はじめに、前駆体粉末の製造方法について説明する。
(1)材料準備
まず、Bi2223酸化物超電導体を構成する元素を含む材料を準備する。即ち、ビスマス(Bi)、鉛(Pb)、ストロンチウム(Sr)、カルシウム(Ca)、銅(Cu)およびSrの一部を置換するランタン(La)等のランタノイド(Ln)に含まれる元素を含む材料であり、具体的にはたとえばBi2O3、PbO、SrCO3、CaCO3、CuO、La2O3の各材料粉末であってもよい。また、Bi、Pb、Sr、Ca、Cu、Laの固体金属でもよい。

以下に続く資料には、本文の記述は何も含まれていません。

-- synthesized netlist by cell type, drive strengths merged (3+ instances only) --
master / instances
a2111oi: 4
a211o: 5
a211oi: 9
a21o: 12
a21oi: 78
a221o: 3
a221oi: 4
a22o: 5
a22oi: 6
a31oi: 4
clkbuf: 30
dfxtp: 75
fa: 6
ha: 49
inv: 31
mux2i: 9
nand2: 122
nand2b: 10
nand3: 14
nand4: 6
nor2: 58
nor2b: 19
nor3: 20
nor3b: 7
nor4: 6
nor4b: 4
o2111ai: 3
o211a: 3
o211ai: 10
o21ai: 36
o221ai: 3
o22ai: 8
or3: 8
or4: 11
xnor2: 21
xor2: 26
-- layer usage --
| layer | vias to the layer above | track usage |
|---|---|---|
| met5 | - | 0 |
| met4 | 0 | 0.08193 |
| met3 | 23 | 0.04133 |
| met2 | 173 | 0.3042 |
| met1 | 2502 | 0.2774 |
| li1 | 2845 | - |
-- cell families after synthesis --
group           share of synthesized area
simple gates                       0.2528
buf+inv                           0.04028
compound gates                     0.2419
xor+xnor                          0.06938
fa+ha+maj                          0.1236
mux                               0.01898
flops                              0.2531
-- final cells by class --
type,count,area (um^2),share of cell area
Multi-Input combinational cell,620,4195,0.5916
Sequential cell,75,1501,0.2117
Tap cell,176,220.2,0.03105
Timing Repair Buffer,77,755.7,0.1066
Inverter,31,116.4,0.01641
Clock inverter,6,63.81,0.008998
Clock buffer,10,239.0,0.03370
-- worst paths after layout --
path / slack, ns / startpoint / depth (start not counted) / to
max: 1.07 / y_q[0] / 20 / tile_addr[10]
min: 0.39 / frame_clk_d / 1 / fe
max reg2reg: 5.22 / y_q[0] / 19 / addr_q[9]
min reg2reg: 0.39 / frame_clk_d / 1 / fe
[src/rtl/nabp_sinogram_reader_if.sv]
`default_nettype none
// ============================================================================
//  Module      : nabp_sinogram_reader_if
//  Description : Angle handshake and sinogram-memory bus between the swap
//                control / memory and the sinogram reader.
//  Revision    : 1.0  initial release
// ============================================================================
interface nabp_sinogram_reader_if #(
    parameter int A_LEN    = 8,
    parameter int S_LEN    = 9,
    parameter int DATA_LEN = 12
);
    logic                          hs_next_angle;
    logic signed [S_LEN-1:0]       hs_s_val;
    logic [A_LEN-1:0]              hs_angle;
    logic                          hs_has_next_angle;
    logic                          hs_next_angle_ack;
    logic [DATA_LEN-1:0]           hs_val;
    logic                          mem_rd;
    logic [A_LEN+S_LEN-1:0]        mem_addr;
    logic [DATA_LEN-1:0]           mem_data;

    modport master (
        output hs_next_angle, hs_s_val, mem_data,
        input  hs_angle, hs_has_next_angle, hs_next_angle_ack, hs_val,
               mem_rd, mem_addr
    );

    modport slave (
        input  hs_next_angle, hs_s_val, mem_data,
        output hs_angle, hs_has_next_angle, hs_next_angle_ack, hs_val,
               mem_rd, mem_addr
    );
endinterface
`default_nettype wire

[src/rtl/nabp_sinogram_reader.sv]
`default_nettype none
// ============================================================================
//  Module      : nabp_sinogram_reader
//  Description : Sequences projection angles for one frame and serves
//                sinogram samples from external memory at fixed latency.
//  Revision    : 1.0  initial release
// ============================================================================
module nabp_sinogram_reader #(
    parameter int A_LEN      = 8,
    parameter int S_LEN      = 9,
    parameter int DATA_LEN   = 12,
    parameter int N_ANGLES   = 180,
    parameter int ANGLE_STEP = 1,
    parameter int S_SIZE     = 256,
    parameter int MEM_LAT    = 1
) (
    input  logic                    clk,
    input  logic                    reset_n,
    input  logic                    start,
    output logic                    busy,
    output logic                    done,
    nabp_sinogram_reader_if.slave   bus
);
    typedef enum logic [1:0] {
        S_IDLE   = 2'd0,
        S_FIRST  = 2'd1,
        S_SERVE  = 2'd2,
        S_FINISH = 2'd3
    } state_t;

    localparam logic [A_LEN-1:0]        c_step       = A_LEN'(ANGLE_STEP);
    localparam logic [A_LEN:0]          c_step_w     = (A_LEN+1)'(ANGLE_STEP);
    localparam logic [A_LEN:0]          c_n_angles   = (A_LEN+1)'(N_ANGLES);
    localparam logic                    c_first_next = (c_step_w < c_n_angles);
    localparam logic signed [S_LEN:0]   c_half       = (S_LEN+1)'(S_SIZE / 2);
    localparam logic signed [S_LEN:0]   c_size       = (S_LEN+1)'(S_SIZE);

    state_t                 r_state, w_state_next;
    logic [A_LEN-1:0]       r_angle, w_angle_next;
    logic                   r_has_next, w_has_next_next;
    logic                   r_ack, w_ack_next;
    logic                   r_done, w_done_next;
    logic [A_LEN-1:0]       w_angle_inc;
    logic                   w_has_next_calc;
    logic                   w_busy;

    assign w_busy          = (r_state != S_IDLE);
    // Widened by one bit so angle+step never wraps before the compare.
    assign w_angle_inc     = r_angle + c_step;
    assign w_has_next_calc = (({1'b0, w_angle_inc} + c_step_w) < c_n_angles);

    always_ff @(posedge clk) begin
        if (!reset_n) begin
            r_state    <= S_IDLE;
            r_angle    <= '0;
            r_has_next <= 1'b0;
            r_ack      <= 1'b0;
            r_done     <= 1'b0;
        end else begin
            r_state    <= w_state_next;
            r_angle    <= w_angle_next;
            r_has_next <= w_has_next_next;
            r_ack      <= w_ack_next;
            r_done     <= w_done_next;
        end
    end

    always_comb begin
        w_state_next    = r_state;
        w_angle_next    = r_angle;
        w_has_next_next = r_has_next;
        w_ack_next      = 1'b0;
        w_done_next     = 1'b0;
        case (r_state)
            S_IDLE: begin
                if (start) begin
                    w_state_next    = S_FIRST;
                    w_angle_next    = '0;
                    w_has_next_next = c_first_next;
                    w_ack_next      = 1'b1;
                end
            end
            S_FIRST: begin
                w_state_next = S_SERVE;
            end
            S_SERVE: begin
                // A request seen while the ack is still showing is the same request.
                if (bus.hs_next_angle && !r_ack) begin
                    if (r_has_next) begin
                        w_angle_next    = w_angle_inc;
                        w_has_next_next = w_has_next_calc;
                        w_ack_next      = 1'b1;
                    end else begin
                        w_state_next = S_FINISH;
                        w_done_next  = 1'b1;
                    end
                end
            end
            S_FINISH: begin
                w_state_next    = S_IDLE;
                w_angle_next    = '0;
                w_has_next_next = 1'b0;
            end
            default: begin
                w_state_next = S_IDLE;
            end
        endcase
    end

    logic signed [S_LEN:0]      w_s_ext;
    logic signed [S_LEN:0]      w_u;
    logic                       w_oor;
    logic                       r_mem_rd;
    logic [A_LEN+S_LEN-1:0]     r_mem_addr;
    logic                       w_vld_out;
    logic [DATA_LEN-1:0]        r_hs_val;

    assign w_s_ext = {bus.hs_s_val[S_LEN-1], bus.hs_s_val};
    assign w_u     = w_s_ext + c_half;
    assign w_oor   = w_u[S_LEN] || (w_u >= c_size);

    // Angle is captured alongside the address so later swaps cannot disturb reads in flight.
    always_ff @(posedge clk) begin
        if (!reset_n) begin
            r_mem_rd   <= 1'b0;
            r_mem_addr <= '0;
        end else begin
            r_mem_rd   <= !w_oor && w_busy;
            r_mem_addr <= {r_angle, w_u[S_LEN-1:0]};
        end
    end

    generate
        if (MEM_LAT == 1) begin : g_lat_one
            logic r_vld_sr;
            always_ff @(posedge clk) begin
                if (!reset_n) r_vld_sr <= 1'b0;
                else          r_vld_sr <= r_mem_rd;
            end
            assign w_vld_out = r_vld_sr;
        end else begin : g_lat_multi
            logic [MEM_LAT-1:0] r_vld_sr;
            always_ff @(posedge clk) begin
                if (!reset_n) r_vld_sr <= '0;
                else          r_vld_sr <= {r_vld_sr[MEM_LAT-2:0], r_mem_rd};
            end
            assign w_vld_out = r_vld_sr[MEM_LAT-1];
        end
    endgenerate

    always_ff @(posedge clk) begin
        if (!reset_n) r_hs_val <= '0;
        else          r_hs_val <= (w_vld_out && w_busy) ? bus.mem_data : '0;
    end

    assign bus.hs_angle          = r_angle;
    assign bus.hs_has_next_angle = r_has_next;
    assign bus.hs_next_angle_ack = r_ack;
    assign bus.hs_val            = r_hs_val;
    assign bus.mem_rd            = r_mem_rd;
    assign bus.mem_addr          = r_mem_addr;
    assign busy                  = w_busy;
    assign done                  = r_done;
endmodule
`default_nettype wire

[src/flat_wrapper.sv]
// flat-port wrapper written by rule: the top's interface ports become plain ports
module nabp_sinogram_reader_flat 
#(
    parameter int A_LEN      = 8,
    parameter int S_LEN      = 9,
    parameter int DATA_LEN   = 12,
    parameter int N_ANGLES   = 180,
    parameter int ANGLE_STEP = 1,
    parameter int S_SIZE     = 256,
    parameter int MEM_LAT    = 1
)
  (clk, reset_n, start, busy, done, bus_hs_next_angle, bus_hs_s_val, bus_mem_data, bus_hs_angle, bus_hs_has_next_angle, bus_hs_next_angle_ack, bus_hs_val, bus_mem_rd, bus_mem_addr);
  nabp_sinogram_reader_if #(.A_LEN(A_LEN), .S_LEN(S_LEN), .DATA_LEN(DATA_LEN)) bus_i ();
  input  logic clk;
  input  logic reset_n;
  input  logic start;
  output logic busy;
  output logic done;
  input wire logic [$bits(bus_i.hs_next_angle)-1:0] bus_hs_next_angle;
  input wire logic [$bits(bus_i.hs_s_val)-1:0] bus_hs_s_val;
  input wire logic [$bits(bus_i.mem_data)-1:0] bus_mem_data;
  output wire logic [$bits(bus_i.hs_angle)-1:0] bus_hs_angle;
  output wire logic [$bits(bus_i.hs_has_next_angle)-1:0] bus_hs_has_next_angle;
  output wire logic [$bits(bus_i.hs_next_angle_ack)-1:0] bus_hs_next_angle_ack;
  output wire logic [$bits(bus_i.hs_val)-1:0] bus_hs_val;
  output wire logic [$bits(bus_i.mem_rd)-1:0] bus_mem_rd;
  output wire logic [$bits(bus_i.mem_addr)-1:0] bus_mem_addr;
  assign bus_i.hs_next_angle = bus_hs_next_angle;
  assign bus_i.hs_s_val = bus_hs_s_val;
  assign bus_i.mem_data = bus_mem_data;
  assign bus_hs_angle = bus_i.hs_angle;
  assign bus_hs_has_next_angle = bus_i.hs_has_next_angle;
  assign bus_hs_next_angle_ack = bus_i.hs_next_angle_ack;
  assign bus_hs_val = bus_i.hs_val;
  assign bus_mem_rd = bus_i.mem_rd;
  assign bus_mem_addr = bus_i.mem_addr;
  nabp_sinogram_reader #(.A_LEN(A_LEN), .S_LEN(S_LEN), .DATA_LEN(DATA_LEN), .N_ANGLES(N_ANGLES), .ANGLE_STEP(ANGLE_STEP), .S_SIZE(S_SIZE), .MEM_LAT(MEM_LAT)) u_core (.clk(clk), .reset_n(reset_n), .start(start), .busy(busy), .done(done), .bus(bus_i));
endmodule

また、Bi(NO3)3、Pb(NO3)2、Sr(NO3)2、Ca(NO3)2、Cu(NO3)2、La(NO3)3、またはこれらの水和物であってもよい。
次に、準備した材料を溶解し、溶液を作成する。溶媒としては、材料の不動態を形成せず各材料を完全に溶解することができ、理論上炭素成分をゼロにできる、硝酸が好ましい。ただし溶媒は硝酸に限られるものではなく、硫酸、塩酸などの他の無機酸でもよいし、シュウ酸、酢酸などの有機酸であってもよい。さらに、酸だけでなく、材料を溶解させることが可能な成分であれば、アルカリ溶液であってもよい。
次に、図1に示す前駆体粉末製造装置を用いて、上記溶液より前駆体粉末を作製する。具体的には、まず、溶液11を噴霧用気体と共に噴射口21から噴射する。溶液11および噴霧用気体の噴射を矢印Aで示す。これによって噴霧12が形成される。一方、噴射口21から矢印Bで示す方向に搬送用気体を導入する。この搬送用気体によって噴霧12は電気炉13へ搬送される。そして、電気炉13内において、噴霧12に含まれる溶液11の溶媒は加熱されて蒸発する。

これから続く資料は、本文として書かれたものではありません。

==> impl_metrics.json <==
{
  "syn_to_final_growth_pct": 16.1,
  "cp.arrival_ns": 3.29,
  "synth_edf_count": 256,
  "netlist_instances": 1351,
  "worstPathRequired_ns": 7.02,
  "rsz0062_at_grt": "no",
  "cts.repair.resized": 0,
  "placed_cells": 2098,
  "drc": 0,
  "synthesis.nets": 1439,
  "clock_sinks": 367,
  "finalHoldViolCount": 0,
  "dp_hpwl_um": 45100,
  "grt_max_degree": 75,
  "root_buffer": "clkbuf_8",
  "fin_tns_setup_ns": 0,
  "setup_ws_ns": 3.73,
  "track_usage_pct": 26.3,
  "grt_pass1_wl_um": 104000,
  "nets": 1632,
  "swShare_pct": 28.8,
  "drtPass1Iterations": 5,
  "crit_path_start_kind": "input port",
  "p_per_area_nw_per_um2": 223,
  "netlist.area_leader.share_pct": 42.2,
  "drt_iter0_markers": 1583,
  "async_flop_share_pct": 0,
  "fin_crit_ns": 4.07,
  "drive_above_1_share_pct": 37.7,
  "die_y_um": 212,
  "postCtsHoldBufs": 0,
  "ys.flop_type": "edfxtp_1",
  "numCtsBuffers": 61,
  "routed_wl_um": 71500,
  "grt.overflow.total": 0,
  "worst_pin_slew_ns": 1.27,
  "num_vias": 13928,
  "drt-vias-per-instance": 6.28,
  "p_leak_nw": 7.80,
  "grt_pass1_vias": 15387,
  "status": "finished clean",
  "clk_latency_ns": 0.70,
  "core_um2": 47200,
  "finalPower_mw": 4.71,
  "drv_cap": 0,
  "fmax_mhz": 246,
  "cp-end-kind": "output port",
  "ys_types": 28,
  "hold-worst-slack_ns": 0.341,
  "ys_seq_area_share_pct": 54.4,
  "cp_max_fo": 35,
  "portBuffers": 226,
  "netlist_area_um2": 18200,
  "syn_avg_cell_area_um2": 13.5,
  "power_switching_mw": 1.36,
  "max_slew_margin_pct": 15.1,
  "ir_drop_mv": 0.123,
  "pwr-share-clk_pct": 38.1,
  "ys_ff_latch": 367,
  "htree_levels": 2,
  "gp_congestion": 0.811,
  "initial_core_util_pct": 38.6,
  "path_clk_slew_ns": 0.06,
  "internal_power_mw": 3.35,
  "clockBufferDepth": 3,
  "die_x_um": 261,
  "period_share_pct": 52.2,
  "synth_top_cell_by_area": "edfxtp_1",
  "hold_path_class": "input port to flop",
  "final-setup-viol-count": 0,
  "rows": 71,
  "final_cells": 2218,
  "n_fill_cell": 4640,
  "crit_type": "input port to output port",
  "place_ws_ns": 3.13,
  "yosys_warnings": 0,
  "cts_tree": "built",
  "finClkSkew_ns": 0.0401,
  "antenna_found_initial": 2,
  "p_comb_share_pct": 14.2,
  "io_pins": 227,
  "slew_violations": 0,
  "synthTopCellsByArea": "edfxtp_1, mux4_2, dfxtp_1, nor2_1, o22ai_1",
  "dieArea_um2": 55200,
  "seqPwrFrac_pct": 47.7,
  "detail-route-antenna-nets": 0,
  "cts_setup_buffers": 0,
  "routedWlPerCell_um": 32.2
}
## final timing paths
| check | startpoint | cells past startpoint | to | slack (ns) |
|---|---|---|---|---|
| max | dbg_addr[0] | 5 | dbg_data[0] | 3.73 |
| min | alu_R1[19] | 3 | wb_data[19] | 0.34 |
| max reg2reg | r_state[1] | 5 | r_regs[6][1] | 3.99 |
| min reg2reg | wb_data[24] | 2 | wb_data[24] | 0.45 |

次に、固体粉末の熱処理を行なう。具体的には、固体粉末を高温炉内に飛散させることによって酸化させ、Bi2223酸化物超電導体の前駆体粉末(仮焼粉末)を作製する。
(1)材料
(Bi、Pb)、(Sr1-x、Lax)、Ca、Cuをモル比で2:2:2:3の比率で含有し、xが異なる5種類の材料を準備した。具体的には、x=0.002、0.005、0.0075、0.01、0.01、0.015の材料を準備し、それぞれ順に実施例1、実施例2、実施例3、実施例4、実施例5、実施例6とした。なお、実施例4と実施例5は同じ組成比であるが、以降の超電導線材の作製工程において相違があるため、別の実施例とした。
上記6種類の材料をそれぞれ硝酸に溶解して、硝酸塩水溶液を調整した。この6種類の硝酸塩水溶液をそれぞれ噴霧して、固体粉末を得た。

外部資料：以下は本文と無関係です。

<file path="src/rtl/ahb_pkg.sv">
// Shared AHB-Lite encodings and bridge FSM state type.
// Imported by the register bridge and its testbench.
package ahb_pkg;

  localparam logic [1:0] HTRANS_IDLE   = 2'b00;
  localparam logic [1:0] HTRANS_BUSY   = 2'b01;
  localparam logic [1:0] HTRANS_NONSEQ = 2'b10;
  localparam logic [1:0] HTRANS_SEQ    = 2'b11;

  localparam logic [2:0] HSIZE_WORD = 3'b010;

  localparam logic HRESP_OKAY  = 1'b0;
  localparam logic HRESP_ERROR = 1'b1;

  typedef enum logic [2:0] {
    ST_IDLE   = 3'd0,
    ST_ACCESS = 3'd1,
    ST_CHECK  = 3'd2,
    ST_ERR1   = 3'd3,
    ST_ERR2   = 3'd4
  } state_e;

  // Only aligned 32-bit accesses reach the peripheral.
  function automatic logic xfer_legal(
    input logic [2:0] size,
    input logic [1:0] addr_lo
  );
    return (size == HSIZE_WORD) && (addr_lo == 2'b00);
  endfunction

endpackage

</file>
<file path="src/rtl/ahb_reg_bridge.sv">
// AHB-Lite slave to simple register-peripheral bridge.
// Ports: AHB slave (HSEL..HRESP), peripheral side (rd_en, wr_en,
// address, wr_data, rd_data, ready, error); clk, rst (async, low).
module ahb_reg_bridge
  import ahb_pkg::*;
#(
  parameter int DATA_WIDTH = 32,
  parameter int ADDR_WIDTH = 32
) (
  input  logic                  clk,
  input  logic                  rst,
  input  logic                  HSEL,
  input  logic [ADDR_WIDTH-1:0] HADDR,
  input  logic                  HWRITE,
  input  logic [1:0]            HTRANS,
  input  logic [2:0]            HSIZE,
  input  logic [DATA_WIDTH-1:0] HWDATA,
  input  logic                  HREADY,
  output logic [DATA_WIDTH-1:0] HRDATA,
  output logic                  HREADYOUT,
  output logic                  HRESP,
  output logic                  rd_en,
  output logic                  wr_en,
  output logic [ADDR_WIDTH-1:0] address,
  output logic [DATA_WIDTH-1:0] wr_data,
  input  logic [DATA_WIDTH-1:0] rd_data,
  input  logic                  ready,
  input  logic                  error
);

  state_e state_q, state_d;

  logic                  write_q, write_d;
  logic [ADDR_WIDTH-1:0] addr_q, addr_d;
  logic [DATA_WIDTH-1:0] rdata_q, rdata_d;

  logic                  accept;
  logic                  legal;
  logic [ADDR_WIDTH-1:0] word_addr;

  // SEQ vs NONSEQ is irrelevant: every access is single-beat.
  logic unused_htrans0;
  assign unused_htrans0 = HTRANS[0];

  assign accept    = HSEL && HREADY && HTRANS[1];
  assign legal     = xfer_legal(HSIZE, HADDR[1:0]);
  assign word_addr = {2'b00, HADDR[ADDR_WIDTH-1:2]};

  assign address = addr_q;
  assign HRDATA  = rdata_q;
  assign wr_data = HWDATA;

  always_ff @(posedge clk or negedge rst) begin
    if (!rst) begin
      state_q <= ST_IDLE;
      write_q <= 1'b0;
      addr_q  <= '0;
      rdata_q <= '0;
    end else begin
      state_q <= state_d;
      write_q <= write_d;
      addr_q  <= addr_d;
      rdata_q <= rdata_d;
    end
  end

  always_comb begin
    state_d   = state_q;
    write_d   = write_q;
    addr_d    = addr_q;
    rdata_d   = rdata_q;
    rd_en     = 1'b0;
    wr_en     = 1'b0;
    HREADYOUT = 1'b1;
    HRESP     = HRESP_OKAY;

    unique case (state_q)
      ST_IDLE, ST_ERR2: begin
        // Address phases are only sampled while
        // HREADYOUT is high, i.e. in these two states.
        if (state_q == ST_ERR2) begin
          HRESP = HRESP_ERROR;
        end
        state_d = ST_IDLE;
        if (accept) begin
          if (legal) begin
            state_d = ST_ACCESS;
            write_d = HWRITE;
            addr_d  = word_addr;
          end else begin
            state_d = ST_ERR1;
          end
        end
      end
      ST_ACCESS: begin
        HREADYOUT = 1'b0;
        rd_en     = !write_q;
        wr_en     = write_q;
        if (ready) begin
          state_d = ST_CHECK;
          if (!write_q) begin
            rdata_d = rd_data;
          end
        end
      end
      ST_CHECK: begin
        // error is only valid the cycle after the strobe.
        HREADYOUT = 1'b0;
        state_d   = error ? ST_ERR1 : ST_IDLE;
      end
      ST_ERR1: begin
        HREADYOUT = 1'b0;
        HRESP     = HRESP_ERROR;
        state_d   = ST_ERR2;
      end
      default: begin
        state_d = ST_IDLE;
      end
    endcase
  end

endmodule

</file>
[src/rtl/popcount_plane_accumulator_if.sv]
// Beat-in / result-out handshake bundle for popcount_plane_accumulator.
interface popcount_plane_accumulator_if #(
    parameter int COLS    = 8,
    parameter int SHIFT_W = 3,
    parameter int ACC_W   = 24,
    parameter int CNT_W   = 8
);
    logic               in_valid;
    logic               in_ready;
    logic [COLS-1:0]    in_sum;
    logic [COLS-1:0]    in_carry;
    logic [COLS-1:0]    in_cout;
    logic [SHIFT_W-1:0] in_shift;
    logic               in_neg;
    logic               in_last;
    logic               out_valid;
    logic               out_ready;
    logic [ACC_W-1:0]   out_data;
    logic               out_overflow;
    logic [CNT_W-1:0]   out_beats;

    modport slave (
        input  in_valid, in_sum, in_carry, in_cout, in_shift, in_neg, in_last, out_ready,
        output in_ready, out_valid, out_data, out_overflow, out_beats
    );

    modport master (
        output in_valid, in_sum, in_carry, in_cout, in_shift, in_neg, in_last, out_ready,
        input  in_ready, out_valid, out_data, out_overflow, out_beats
    );
endinterface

次いで、温度800℃、酸素分圧0.008MPaの雰囲気で10時間の熱処理を行い、前駆体粉末を得た。
(1)単芯線の作製
上記のようにして得た6種類の前駆体粉末を、それぞれ銀パイプに充填し、真空中において600℃の温度で10時間の熱処理を行なってガスを抜いた。そして、金属管の端末をロウ付けすることで前駆体粉末を真空封入した後、両端を封入したまま線引き加工して単芯線を作製した。
次に、作製した6種類の単芯線をそれぞれ121本束ねて銀パイプに挿入し、再度真空中において600℃の温度で10時間の熱処理を行なってガスを抜いた。そして、銀パイプの端末をロウ付けすることで原料粉末を真空封入して多芯線を作製した。続いて、この多芯線の両端をロウ付けしたまま伸線加工および圧延加工を行ない、幅4mm、厚さ0.2mmのテープ線を作製した。
次に、作製した6種類のテープ線を820~830℃、酸素分圧0.008MPaの雰囲気で30時間の熱処理を行なった。次に、中間圧延を行なった後で、さらに810~820℃、酸素分圧0.008MPaの雰囲気で50時間の熱処理を行ない、Bi2223酸化物超電導体線材を製造した。
(1)測定方法
作製したBi2223酸化物超電導体線材の臨界電流密度(kA/cm2)を、77Kの自己磁場中、及び20Kでテープに垂直(c軸方向に垂直)に4Tの磁場を印加する2種類の条件の下で測定し、それぞれの測定値をJc(77K,s.f)、即ち自己磁場中での臨界電流密度とJc(20K,⊥4T)、即ち低温磁場中での臨界電流密度で表記した。また、それぞれの測定値に基づいてJc(20K,⊥4T)/Jc(77K,s.f)を算定し、up率とした。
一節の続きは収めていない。